I due punti di vista, però, non sono equivalenti. A differenza di Mark, che se ne sta comodo sulla Terra, Scott è soggetto a forti decelerazioni e accelerazioni: il razzo deve lanciare la navicella nello spazio, la navicella deve poi frenare bruscamente e fermarsi fuori dal Sistema Solare per poi riaccelerare e tornare indietro. Scott, quindi, quando i motori sono accesi, sente il suo corpo schiacciarsi contro il sedile o contro le cinture di sicurezza. Mark invece non sente alcuna accelerazione. La situazione non è dunque speculare: uno dei due astronauti percepisce, anche senza guardare fuori, anche senza sapere dove si trova, di essere soggetto a grandi accelerazioni. L’altro no.

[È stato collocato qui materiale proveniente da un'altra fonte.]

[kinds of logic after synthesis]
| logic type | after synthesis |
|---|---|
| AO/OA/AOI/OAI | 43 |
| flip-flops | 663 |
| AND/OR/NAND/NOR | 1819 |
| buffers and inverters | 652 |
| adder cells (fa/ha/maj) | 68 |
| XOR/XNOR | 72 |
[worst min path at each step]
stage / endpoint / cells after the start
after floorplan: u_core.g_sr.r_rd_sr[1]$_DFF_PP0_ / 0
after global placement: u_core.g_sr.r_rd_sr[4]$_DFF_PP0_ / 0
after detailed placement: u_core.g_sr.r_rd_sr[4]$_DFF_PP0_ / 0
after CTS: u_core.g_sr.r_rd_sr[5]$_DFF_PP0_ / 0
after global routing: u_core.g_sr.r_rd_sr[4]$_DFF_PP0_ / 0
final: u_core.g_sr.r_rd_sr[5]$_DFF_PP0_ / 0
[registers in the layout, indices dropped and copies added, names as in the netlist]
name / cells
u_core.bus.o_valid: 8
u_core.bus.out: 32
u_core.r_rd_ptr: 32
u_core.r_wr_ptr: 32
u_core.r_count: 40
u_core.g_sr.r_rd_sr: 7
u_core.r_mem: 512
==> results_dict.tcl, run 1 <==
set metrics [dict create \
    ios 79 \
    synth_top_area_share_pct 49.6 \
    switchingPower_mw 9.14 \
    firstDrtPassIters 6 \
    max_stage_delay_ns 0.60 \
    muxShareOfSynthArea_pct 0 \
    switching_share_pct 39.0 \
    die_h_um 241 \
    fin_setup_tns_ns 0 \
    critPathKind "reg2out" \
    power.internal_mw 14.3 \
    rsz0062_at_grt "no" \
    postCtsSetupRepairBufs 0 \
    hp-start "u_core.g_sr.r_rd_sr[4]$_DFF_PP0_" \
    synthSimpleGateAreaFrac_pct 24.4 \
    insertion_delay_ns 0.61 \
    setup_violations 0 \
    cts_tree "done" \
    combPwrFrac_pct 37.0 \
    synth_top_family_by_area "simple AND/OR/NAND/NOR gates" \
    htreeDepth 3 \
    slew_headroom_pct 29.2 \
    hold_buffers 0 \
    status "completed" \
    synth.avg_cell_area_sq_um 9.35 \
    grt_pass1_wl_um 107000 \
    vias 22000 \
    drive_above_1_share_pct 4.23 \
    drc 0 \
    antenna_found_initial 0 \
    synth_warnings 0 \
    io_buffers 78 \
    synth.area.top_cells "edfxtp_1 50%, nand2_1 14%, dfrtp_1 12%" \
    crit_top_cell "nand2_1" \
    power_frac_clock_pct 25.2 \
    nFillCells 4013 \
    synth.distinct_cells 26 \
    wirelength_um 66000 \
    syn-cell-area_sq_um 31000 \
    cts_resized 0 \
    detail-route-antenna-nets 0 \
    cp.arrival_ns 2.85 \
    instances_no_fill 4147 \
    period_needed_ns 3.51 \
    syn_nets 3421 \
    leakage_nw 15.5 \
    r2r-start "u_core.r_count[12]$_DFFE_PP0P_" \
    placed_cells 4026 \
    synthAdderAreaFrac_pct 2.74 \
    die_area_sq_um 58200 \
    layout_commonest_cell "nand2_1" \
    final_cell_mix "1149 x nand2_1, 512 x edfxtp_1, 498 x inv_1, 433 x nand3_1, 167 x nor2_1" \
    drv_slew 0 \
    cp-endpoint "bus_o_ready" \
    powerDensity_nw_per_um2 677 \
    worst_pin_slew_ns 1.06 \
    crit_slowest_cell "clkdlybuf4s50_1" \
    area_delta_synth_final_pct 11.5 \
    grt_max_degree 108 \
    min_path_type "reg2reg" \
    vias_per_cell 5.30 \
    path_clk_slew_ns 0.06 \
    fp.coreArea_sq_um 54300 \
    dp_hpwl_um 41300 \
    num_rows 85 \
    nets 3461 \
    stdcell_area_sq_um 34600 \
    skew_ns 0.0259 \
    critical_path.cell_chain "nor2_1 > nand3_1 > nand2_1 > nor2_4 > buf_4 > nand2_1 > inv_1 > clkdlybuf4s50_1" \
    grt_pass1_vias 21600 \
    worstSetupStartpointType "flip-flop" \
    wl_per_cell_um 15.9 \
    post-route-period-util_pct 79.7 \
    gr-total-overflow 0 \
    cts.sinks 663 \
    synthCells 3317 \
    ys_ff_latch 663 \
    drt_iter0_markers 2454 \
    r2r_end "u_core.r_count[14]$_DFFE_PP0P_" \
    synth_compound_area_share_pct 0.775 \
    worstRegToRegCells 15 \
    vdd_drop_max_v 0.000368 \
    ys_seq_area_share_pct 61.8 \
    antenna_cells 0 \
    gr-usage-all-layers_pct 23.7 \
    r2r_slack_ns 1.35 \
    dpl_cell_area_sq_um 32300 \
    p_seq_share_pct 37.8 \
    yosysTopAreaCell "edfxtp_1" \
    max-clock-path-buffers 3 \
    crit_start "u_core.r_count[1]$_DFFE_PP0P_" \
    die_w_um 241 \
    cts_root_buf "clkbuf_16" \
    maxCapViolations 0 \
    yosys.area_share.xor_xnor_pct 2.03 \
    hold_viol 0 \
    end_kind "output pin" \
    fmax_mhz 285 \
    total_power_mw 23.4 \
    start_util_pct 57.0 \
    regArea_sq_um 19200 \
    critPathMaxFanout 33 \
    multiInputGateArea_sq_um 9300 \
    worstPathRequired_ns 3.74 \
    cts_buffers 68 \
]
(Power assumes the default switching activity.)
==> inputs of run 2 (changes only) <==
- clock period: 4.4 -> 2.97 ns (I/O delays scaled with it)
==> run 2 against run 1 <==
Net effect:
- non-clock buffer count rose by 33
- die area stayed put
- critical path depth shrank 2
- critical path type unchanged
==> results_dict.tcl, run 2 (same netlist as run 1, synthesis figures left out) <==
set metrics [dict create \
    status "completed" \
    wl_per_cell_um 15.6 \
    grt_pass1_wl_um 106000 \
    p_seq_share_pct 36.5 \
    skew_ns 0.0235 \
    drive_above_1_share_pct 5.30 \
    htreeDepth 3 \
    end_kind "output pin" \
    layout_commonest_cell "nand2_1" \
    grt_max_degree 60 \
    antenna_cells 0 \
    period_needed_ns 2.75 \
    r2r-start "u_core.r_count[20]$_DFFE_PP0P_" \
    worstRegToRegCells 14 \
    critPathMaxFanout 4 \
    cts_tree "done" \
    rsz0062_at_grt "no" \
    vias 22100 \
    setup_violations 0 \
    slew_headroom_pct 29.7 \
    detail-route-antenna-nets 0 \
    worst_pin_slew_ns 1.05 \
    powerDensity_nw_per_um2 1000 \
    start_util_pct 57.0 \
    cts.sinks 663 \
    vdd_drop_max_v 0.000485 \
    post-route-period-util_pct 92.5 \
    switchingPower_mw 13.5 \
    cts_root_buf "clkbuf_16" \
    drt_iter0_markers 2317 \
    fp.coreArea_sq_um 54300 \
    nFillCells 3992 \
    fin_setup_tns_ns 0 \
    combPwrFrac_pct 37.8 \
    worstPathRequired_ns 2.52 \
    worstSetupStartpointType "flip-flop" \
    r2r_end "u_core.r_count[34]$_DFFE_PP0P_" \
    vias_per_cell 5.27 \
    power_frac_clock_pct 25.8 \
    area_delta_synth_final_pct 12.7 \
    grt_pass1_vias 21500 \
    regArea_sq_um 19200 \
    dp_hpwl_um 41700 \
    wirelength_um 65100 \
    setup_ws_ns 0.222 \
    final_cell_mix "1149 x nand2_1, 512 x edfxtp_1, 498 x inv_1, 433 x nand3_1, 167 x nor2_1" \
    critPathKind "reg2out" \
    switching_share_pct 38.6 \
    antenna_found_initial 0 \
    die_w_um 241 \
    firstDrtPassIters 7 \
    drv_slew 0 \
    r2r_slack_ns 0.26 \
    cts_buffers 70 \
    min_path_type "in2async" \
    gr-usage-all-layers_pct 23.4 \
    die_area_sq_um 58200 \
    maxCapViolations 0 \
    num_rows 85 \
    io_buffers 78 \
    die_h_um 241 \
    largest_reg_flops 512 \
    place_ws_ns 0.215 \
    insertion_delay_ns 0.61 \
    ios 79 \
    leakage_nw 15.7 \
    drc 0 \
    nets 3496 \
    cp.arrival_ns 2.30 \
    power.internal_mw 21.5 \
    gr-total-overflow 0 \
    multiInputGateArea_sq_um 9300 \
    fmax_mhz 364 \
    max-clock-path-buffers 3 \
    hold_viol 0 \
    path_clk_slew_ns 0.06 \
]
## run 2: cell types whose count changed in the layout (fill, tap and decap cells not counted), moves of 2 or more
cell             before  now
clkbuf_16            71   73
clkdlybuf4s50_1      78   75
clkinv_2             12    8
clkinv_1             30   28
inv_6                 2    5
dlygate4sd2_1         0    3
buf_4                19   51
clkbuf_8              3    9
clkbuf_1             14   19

Verso la Relatività Generale
Questo ragionamento convinse Einstein che alla Relatività mancasse un ingrediente e che l’accelerazione c’entrasse qualcosa in tutto questo. L’ingrediente mancante era la gravità, una forza che fa appunto accelerare i corpi: è impossibile distinguere un’accelerazione dovuta a una forza esterna da quella prodotta da un campo gravitazionale. Questo principio, chiamato principio di equivalenza, è il punto di partenza della Relatività Generale, la parte della Teoria di Einstein che considera anche la gravità. Per capire meglio cosa significa il principio di equivalenza, potete leggere questo esperimento immaginario, chiamato ascensore di Einstein.

Pillole della settimana
Alcune notizie di questi giorni, brevi.

ExoMars è partita
La missione ExoMars, un progetto dell’Agenzia Spaziale Europea per l’esplorazione robotica di Marte, è partita. È composta da una sonda – TGO – che rimarrà in orbita attorno a Marte e da un Lander – Schiaparelli – che atterrerà sul pianeta per studiarne l’atmosfera. Il contributo italiano alla missione, tramite l’Agenzia Spaziale Italiana e Finmeccanica, è consistente: la leadership della missione è affidata all’Italia, così come la responsabilità complessiva del sistema e lo sviluppo di Schiaparelli. Sono poi italiani i progetti di vari strumenti scientifici di Schiaparelli come DREAMS, AMELIA, MA_MISS e INRRI. Per maggiori informazioni sul ruolo dell’Italia potete guardare questo video Rai. Purtroppo il video ufficiale del lancio (questo) è piuttosto sgranato. C’è però un bel video fatto con il cellulare da Roberto Battiston, presidente dell’ASI.
Curiosità: come vengono trasportati i lanciatori di queste missioni? Così.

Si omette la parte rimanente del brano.